- What the task requires -
All lines from the one containing "export GPL_ROUTABILITY_DRIVEN = 0" to the final line of the material should be retyped exactly. Nothing else belongs in the response.

- Entries shown -
• • • • •
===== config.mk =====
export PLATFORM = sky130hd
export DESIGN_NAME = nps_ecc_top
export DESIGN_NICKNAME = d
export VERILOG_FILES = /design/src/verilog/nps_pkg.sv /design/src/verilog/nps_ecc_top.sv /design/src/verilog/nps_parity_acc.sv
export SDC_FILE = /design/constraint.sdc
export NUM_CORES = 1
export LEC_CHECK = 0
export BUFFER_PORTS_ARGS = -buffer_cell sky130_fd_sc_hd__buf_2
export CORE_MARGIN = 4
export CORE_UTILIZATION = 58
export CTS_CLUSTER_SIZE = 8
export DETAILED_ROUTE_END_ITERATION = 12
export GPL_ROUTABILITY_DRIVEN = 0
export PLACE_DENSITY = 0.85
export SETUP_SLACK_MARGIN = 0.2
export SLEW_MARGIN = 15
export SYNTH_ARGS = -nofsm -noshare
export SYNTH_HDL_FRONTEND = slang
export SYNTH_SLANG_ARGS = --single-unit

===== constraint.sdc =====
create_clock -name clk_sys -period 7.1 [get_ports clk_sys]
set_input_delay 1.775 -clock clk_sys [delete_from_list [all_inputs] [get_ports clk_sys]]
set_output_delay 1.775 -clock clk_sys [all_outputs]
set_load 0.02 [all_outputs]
• • • • •
- Answer to this exercise -
export GPL_ROUTABILITY_DRIVEN = 0
export PLACE_DENSITY = 0.85
export SETUP_SLACK_MARGIN = 0.2
export SLEW_MARGIN = 15
export SYNTH_ARGS = -nofsm -noshare
export SYNTH_HDL_FRONTEND = slang
export SYNTH_SLANG_ARGS = --single-unit

===== constraint.sdc =====
create_clock -name clk_sys -period 7.1 [get_ports clk_sys]
set_input_delay 1.775 -clock clk_sys [delete_from_list [all_inputs] [get_ports clk_sys]]
set_output_delay 1.775 -clock clk_sys [all_outputs]
set_load 0.02 [all_outputs]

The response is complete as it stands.